In the entries below, find the line with "Total: 0.257 / 0.314 / 0.571" and print exactly every line from there up to and including the line with "u_core.bus.state,2", with no other lines.

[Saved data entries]
________

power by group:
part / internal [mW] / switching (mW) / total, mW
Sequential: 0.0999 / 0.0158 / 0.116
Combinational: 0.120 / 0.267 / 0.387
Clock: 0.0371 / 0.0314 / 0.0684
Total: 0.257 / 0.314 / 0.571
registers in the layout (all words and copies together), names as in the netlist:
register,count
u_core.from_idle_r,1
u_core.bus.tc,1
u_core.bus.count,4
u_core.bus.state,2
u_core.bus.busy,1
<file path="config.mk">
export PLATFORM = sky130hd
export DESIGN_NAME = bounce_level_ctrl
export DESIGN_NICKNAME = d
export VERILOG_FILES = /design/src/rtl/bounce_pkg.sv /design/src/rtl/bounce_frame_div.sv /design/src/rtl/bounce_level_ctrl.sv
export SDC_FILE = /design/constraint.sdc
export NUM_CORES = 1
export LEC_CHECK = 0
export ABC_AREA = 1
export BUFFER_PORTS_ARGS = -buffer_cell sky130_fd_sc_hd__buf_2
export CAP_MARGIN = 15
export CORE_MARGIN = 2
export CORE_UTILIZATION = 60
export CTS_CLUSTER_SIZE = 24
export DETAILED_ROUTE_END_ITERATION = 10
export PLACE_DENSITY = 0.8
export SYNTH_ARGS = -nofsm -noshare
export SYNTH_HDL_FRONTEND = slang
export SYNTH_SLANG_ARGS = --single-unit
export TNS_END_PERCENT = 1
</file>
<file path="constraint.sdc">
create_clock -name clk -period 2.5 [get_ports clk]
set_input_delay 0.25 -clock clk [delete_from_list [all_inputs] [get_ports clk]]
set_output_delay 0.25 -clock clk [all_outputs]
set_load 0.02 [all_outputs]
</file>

________

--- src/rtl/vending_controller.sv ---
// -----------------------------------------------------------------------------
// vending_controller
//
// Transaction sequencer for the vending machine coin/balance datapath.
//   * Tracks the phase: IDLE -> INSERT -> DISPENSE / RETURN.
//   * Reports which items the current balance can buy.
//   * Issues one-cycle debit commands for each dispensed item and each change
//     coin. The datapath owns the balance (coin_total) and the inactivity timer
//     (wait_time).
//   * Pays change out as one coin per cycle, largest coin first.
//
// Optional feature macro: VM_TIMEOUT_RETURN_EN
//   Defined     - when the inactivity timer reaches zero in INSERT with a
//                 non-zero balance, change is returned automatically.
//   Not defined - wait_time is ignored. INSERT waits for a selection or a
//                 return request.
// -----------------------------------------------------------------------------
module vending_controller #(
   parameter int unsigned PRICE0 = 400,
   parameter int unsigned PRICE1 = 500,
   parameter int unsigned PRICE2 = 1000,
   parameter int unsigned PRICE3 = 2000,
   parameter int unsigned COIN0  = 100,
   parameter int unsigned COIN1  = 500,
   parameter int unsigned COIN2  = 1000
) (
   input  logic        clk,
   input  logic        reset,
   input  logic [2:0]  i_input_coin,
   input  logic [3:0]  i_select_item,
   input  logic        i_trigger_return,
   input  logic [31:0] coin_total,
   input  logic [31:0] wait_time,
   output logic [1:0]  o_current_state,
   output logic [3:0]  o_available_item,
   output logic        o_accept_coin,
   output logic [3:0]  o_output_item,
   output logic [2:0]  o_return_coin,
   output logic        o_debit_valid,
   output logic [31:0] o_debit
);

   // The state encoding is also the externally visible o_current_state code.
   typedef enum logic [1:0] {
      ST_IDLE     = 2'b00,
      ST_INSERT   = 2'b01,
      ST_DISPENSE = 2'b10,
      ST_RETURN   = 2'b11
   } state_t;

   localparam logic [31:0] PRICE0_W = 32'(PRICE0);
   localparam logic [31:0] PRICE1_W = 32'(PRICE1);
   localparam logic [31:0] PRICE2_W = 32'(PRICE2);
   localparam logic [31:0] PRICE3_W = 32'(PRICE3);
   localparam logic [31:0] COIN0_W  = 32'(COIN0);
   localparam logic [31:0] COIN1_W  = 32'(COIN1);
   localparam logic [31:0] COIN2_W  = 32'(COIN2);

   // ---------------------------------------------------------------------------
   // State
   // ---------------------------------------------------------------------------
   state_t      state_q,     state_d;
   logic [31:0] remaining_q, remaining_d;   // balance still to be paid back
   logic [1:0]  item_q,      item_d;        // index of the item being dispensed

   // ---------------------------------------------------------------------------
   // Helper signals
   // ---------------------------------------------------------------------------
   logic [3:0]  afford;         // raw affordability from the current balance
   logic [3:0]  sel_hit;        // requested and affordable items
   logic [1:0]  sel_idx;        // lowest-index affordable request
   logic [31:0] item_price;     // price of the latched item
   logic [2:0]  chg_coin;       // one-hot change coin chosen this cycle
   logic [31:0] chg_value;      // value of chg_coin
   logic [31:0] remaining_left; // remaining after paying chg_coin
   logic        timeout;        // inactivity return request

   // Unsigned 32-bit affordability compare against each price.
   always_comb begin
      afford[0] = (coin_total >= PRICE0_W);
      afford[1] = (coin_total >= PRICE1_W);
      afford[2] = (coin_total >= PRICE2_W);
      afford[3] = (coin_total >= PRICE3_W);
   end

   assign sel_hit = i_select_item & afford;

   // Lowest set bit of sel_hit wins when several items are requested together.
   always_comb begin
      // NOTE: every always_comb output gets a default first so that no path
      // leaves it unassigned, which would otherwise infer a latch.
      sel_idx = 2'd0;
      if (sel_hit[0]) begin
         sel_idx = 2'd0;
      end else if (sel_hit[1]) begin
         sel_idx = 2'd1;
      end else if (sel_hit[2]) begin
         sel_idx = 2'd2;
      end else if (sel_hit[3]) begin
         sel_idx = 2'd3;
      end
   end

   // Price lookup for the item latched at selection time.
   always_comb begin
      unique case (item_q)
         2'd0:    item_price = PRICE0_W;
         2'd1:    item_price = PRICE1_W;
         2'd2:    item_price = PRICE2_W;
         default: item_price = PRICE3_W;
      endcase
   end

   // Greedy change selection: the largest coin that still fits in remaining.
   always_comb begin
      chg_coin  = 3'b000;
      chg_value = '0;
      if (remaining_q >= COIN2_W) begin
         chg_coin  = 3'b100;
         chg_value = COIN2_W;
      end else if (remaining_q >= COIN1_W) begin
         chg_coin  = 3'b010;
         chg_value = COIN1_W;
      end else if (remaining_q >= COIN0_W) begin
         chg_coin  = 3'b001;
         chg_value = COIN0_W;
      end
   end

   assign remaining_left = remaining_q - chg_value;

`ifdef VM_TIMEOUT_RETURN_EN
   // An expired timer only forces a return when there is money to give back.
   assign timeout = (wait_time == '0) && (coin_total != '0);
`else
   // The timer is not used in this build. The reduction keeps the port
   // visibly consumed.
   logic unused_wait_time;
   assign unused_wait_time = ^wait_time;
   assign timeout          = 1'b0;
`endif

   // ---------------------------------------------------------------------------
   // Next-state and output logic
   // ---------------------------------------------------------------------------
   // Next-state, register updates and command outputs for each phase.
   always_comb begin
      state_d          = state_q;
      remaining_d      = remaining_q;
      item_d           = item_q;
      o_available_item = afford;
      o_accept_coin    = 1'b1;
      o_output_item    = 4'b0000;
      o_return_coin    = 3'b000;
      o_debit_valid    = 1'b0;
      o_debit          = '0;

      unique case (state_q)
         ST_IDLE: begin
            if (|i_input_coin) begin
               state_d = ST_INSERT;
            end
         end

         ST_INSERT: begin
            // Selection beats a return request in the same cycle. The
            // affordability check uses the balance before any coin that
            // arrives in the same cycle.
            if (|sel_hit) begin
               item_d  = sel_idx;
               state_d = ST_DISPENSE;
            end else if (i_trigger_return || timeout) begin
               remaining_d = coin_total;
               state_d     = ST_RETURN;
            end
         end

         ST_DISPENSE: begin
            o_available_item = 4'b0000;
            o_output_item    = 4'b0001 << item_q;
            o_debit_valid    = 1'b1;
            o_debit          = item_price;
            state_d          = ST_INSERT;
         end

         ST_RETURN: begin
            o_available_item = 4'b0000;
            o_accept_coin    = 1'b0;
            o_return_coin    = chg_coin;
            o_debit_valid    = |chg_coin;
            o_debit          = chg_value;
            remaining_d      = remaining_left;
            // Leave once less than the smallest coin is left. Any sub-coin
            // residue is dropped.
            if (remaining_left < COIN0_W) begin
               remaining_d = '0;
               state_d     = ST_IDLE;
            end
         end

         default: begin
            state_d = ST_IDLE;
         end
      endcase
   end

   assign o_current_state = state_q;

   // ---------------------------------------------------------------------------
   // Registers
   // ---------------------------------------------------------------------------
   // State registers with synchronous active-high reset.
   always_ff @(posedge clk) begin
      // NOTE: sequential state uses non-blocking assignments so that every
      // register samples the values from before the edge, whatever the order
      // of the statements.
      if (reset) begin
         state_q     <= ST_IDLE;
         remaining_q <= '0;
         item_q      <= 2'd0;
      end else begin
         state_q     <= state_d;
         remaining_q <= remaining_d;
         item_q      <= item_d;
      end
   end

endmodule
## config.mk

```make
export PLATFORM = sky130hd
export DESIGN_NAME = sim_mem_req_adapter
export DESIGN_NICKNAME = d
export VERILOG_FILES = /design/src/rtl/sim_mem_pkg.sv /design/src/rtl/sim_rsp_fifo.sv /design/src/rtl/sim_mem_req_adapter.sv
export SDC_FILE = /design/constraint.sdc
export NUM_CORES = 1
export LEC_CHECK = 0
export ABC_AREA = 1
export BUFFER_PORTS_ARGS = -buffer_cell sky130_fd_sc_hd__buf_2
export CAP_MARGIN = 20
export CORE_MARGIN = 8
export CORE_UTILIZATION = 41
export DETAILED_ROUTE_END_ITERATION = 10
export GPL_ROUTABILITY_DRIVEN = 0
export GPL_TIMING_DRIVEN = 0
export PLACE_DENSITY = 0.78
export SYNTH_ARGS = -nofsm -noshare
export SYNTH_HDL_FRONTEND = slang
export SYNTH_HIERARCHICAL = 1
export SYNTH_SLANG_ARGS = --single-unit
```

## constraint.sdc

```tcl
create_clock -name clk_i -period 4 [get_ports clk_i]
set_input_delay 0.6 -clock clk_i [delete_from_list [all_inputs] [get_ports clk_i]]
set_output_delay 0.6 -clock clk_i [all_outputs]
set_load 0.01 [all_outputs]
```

________

> RESULT FOR THIS TASK:
Total: 0.257 / 0.314 / 0.571
registers in the layout (all words and copies together), names as in the netlist:
register,count
u_core.from_idle_r,1
u_core.bus.tc,1
u_core.bus.count,4
u_core.bus.state,2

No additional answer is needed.